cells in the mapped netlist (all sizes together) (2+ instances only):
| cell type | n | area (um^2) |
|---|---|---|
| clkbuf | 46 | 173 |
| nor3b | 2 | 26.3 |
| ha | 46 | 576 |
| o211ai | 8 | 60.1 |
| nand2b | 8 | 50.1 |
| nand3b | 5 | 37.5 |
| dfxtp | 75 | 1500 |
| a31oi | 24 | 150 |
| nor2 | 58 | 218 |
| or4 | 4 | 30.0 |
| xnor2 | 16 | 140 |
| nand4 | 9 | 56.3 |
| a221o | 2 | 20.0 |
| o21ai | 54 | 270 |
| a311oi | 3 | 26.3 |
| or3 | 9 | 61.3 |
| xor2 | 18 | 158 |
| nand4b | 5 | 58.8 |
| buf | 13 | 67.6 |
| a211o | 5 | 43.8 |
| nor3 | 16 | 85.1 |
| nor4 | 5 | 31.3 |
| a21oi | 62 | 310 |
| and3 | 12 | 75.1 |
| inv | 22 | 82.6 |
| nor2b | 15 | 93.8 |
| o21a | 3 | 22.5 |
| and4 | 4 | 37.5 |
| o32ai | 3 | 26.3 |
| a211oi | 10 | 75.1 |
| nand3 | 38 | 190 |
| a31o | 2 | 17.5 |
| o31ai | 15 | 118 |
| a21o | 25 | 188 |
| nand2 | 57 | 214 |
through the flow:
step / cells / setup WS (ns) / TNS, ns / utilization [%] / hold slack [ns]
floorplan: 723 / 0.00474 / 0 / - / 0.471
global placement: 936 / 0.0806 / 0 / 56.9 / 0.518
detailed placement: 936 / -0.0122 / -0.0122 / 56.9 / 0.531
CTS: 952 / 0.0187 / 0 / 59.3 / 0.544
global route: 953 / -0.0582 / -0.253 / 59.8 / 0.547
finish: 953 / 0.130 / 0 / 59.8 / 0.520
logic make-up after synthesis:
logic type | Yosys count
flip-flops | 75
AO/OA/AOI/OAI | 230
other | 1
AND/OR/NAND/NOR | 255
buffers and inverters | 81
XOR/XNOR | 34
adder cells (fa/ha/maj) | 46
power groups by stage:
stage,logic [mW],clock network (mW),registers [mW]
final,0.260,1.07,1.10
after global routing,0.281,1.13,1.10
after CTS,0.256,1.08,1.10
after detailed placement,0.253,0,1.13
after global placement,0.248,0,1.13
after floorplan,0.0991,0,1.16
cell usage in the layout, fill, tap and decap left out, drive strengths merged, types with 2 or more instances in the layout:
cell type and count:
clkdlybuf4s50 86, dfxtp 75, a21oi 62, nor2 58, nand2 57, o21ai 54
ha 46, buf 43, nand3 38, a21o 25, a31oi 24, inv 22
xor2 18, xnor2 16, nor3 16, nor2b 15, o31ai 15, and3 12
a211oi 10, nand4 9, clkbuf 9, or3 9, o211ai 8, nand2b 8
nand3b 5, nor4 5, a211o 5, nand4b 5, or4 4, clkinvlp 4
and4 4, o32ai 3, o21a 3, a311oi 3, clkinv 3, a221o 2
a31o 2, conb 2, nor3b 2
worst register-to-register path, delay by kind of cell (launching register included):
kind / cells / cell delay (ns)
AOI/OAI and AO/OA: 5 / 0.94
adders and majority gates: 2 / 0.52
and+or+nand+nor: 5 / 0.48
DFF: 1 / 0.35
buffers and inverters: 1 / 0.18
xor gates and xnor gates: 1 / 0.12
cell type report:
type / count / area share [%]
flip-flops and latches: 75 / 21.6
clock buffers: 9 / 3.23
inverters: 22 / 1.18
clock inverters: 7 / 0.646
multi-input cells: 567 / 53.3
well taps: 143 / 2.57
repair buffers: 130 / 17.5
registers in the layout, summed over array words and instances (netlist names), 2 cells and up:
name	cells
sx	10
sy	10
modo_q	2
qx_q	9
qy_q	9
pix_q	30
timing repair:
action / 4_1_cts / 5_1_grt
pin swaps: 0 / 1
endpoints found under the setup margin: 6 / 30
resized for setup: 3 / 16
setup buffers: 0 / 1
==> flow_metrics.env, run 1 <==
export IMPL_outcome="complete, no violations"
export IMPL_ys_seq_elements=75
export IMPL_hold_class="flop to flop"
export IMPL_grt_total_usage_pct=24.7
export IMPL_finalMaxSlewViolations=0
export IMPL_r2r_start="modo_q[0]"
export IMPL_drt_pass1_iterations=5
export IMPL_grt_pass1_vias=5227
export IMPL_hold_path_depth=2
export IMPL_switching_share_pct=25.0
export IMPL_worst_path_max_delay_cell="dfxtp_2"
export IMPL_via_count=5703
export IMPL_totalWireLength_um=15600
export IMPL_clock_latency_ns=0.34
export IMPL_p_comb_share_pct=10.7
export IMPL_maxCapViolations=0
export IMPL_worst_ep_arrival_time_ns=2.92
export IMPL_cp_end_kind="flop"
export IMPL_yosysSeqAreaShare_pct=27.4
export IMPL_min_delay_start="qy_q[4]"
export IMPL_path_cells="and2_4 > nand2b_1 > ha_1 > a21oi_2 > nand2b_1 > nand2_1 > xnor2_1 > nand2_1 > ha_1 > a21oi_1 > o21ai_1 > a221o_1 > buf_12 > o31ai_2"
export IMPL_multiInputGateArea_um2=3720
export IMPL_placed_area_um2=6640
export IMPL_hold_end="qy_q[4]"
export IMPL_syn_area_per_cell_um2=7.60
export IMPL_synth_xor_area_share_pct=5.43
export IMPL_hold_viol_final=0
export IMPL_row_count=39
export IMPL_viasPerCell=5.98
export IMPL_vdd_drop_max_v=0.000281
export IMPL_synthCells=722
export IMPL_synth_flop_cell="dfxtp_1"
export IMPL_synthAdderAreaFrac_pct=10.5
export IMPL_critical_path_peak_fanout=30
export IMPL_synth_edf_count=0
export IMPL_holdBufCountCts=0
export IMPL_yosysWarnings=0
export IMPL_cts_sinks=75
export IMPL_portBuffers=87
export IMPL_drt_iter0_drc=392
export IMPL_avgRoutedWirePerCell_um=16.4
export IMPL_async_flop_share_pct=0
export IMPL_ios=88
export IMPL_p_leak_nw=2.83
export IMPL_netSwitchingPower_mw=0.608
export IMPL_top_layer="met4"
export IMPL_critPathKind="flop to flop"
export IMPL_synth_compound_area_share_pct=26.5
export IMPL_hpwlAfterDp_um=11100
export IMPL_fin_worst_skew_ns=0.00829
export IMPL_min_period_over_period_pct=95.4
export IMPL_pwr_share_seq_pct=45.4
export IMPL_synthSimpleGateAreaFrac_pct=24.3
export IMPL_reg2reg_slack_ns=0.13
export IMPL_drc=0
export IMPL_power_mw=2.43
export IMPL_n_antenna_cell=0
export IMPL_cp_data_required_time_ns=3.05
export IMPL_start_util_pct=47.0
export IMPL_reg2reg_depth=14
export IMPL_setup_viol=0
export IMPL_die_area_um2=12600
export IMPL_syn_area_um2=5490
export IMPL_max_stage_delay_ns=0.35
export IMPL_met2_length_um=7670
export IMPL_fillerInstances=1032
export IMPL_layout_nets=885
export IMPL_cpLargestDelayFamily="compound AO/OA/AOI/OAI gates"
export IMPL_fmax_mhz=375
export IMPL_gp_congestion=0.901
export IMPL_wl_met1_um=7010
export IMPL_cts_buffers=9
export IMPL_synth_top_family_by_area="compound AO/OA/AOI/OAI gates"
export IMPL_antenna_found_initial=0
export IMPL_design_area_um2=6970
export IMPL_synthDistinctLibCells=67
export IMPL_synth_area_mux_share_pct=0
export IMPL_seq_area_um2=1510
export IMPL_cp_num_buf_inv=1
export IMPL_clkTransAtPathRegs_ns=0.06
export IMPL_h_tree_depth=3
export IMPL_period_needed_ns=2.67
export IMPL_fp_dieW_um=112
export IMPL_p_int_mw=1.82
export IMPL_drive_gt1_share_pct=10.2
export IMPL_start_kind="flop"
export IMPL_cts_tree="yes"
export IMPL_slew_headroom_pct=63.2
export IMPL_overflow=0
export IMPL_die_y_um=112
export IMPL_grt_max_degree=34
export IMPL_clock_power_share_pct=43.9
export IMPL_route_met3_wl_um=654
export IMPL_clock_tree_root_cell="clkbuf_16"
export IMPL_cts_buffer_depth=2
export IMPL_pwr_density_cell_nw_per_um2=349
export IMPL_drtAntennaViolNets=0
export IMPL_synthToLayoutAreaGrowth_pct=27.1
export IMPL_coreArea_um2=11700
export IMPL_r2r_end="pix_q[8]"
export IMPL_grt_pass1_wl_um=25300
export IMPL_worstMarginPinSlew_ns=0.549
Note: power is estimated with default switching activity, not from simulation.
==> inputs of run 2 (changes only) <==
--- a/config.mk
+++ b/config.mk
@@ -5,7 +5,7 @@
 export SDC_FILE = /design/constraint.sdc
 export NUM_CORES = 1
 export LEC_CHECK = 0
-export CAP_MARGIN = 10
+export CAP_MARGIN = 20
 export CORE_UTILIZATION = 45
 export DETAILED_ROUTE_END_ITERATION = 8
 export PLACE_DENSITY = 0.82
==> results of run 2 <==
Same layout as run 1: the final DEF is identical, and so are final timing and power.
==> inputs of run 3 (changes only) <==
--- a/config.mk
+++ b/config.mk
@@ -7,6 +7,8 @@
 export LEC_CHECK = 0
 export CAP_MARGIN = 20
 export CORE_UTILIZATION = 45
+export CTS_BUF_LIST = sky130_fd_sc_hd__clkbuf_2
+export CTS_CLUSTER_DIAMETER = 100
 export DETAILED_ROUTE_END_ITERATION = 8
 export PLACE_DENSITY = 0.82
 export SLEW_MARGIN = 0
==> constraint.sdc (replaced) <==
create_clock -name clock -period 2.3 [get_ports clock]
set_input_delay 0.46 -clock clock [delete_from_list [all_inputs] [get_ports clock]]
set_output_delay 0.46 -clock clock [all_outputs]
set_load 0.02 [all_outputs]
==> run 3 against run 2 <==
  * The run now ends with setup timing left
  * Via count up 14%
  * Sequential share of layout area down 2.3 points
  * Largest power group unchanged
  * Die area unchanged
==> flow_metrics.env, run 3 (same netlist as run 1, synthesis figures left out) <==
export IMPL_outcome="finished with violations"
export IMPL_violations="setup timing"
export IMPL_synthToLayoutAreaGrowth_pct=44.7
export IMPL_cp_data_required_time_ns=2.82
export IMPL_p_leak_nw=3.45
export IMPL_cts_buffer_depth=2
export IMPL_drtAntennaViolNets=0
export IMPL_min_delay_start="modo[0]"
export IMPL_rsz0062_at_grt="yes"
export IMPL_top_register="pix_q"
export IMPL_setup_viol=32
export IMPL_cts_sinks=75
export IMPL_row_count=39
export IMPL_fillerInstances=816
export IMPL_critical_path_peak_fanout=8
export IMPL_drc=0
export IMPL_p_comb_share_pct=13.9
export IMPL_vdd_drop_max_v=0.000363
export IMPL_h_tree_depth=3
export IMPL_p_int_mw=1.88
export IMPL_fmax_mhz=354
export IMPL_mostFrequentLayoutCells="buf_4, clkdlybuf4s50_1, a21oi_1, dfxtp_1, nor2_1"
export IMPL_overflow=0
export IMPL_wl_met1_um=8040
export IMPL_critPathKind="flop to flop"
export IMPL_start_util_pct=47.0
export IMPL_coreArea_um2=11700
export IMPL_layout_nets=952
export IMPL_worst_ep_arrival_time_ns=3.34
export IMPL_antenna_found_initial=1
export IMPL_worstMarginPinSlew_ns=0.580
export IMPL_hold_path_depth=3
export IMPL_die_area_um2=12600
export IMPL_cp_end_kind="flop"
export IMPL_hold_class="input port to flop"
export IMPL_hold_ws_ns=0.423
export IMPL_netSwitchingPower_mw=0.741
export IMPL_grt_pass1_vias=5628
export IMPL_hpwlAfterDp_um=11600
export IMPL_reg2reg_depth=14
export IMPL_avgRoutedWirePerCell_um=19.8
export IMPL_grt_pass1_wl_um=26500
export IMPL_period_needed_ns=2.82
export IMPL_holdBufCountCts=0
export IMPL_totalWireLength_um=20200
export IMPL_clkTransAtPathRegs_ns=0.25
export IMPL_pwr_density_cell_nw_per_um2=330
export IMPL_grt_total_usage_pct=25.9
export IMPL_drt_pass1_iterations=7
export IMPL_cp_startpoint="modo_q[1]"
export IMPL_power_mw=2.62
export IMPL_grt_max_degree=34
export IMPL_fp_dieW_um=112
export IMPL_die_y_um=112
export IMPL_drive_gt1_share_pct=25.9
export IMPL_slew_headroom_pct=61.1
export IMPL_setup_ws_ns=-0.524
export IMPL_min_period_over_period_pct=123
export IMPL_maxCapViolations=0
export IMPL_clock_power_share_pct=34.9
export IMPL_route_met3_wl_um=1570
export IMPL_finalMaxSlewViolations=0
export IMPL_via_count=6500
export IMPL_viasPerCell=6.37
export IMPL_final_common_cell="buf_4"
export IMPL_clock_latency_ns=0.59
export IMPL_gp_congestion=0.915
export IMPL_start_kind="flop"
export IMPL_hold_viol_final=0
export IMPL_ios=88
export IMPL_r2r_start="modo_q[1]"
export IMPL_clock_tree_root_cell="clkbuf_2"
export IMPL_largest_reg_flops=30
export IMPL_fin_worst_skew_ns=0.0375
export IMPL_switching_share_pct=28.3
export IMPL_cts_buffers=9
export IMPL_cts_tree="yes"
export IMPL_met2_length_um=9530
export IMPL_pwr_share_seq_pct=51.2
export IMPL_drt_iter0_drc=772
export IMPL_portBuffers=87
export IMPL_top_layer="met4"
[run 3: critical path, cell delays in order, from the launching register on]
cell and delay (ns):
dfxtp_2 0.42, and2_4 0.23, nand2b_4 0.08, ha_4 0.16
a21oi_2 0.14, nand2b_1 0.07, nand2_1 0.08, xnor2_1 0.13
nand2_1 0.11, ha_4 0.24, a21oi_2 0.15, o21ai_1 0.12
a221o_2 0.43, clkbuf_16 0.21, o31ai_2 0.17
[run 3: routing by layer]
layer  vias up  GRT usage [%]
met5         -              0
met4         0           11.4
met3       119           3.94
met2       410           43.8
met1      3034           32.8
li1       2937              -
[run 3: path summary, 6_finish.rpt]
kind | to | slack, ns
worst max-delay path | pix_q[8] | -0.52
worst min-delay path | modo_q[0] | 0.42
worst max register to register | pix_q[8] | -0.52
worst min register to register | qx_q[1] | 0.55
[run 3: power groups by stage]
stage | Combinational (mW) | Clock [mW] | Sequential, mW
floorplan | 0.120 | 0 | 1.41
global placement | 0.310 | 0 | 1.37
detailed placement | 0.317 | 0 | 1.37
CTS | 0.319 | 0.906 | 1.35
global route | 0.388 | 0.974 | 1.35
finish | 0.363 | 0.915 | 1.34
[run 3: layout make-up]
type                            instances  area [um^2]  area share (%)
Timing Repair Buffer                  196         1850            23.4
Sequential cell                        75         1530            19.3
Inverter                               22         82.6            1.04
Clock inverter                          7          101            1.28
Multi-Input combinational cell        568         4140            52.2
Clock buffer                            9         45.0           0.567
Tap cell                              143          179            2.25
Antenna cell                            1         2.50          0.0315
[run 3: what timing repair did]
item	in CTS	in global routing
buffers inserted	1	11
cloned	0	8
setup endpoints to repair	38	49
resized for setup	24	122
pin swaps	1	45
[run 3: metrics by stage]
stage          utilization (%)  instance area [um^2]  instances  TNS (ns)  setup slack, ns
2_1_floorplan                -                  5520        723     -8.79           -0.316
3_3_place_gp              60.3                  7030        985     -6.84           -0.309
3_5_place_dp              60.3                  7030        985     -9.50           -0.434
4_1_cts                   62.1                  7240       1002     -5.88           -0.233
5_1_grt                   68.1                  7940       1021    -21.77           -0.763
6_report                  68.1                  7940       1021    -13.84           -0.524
※
[Required action]
In these entries, please give the number of lines holding the string "synthesis" and nothing more.

[Result of the task]
2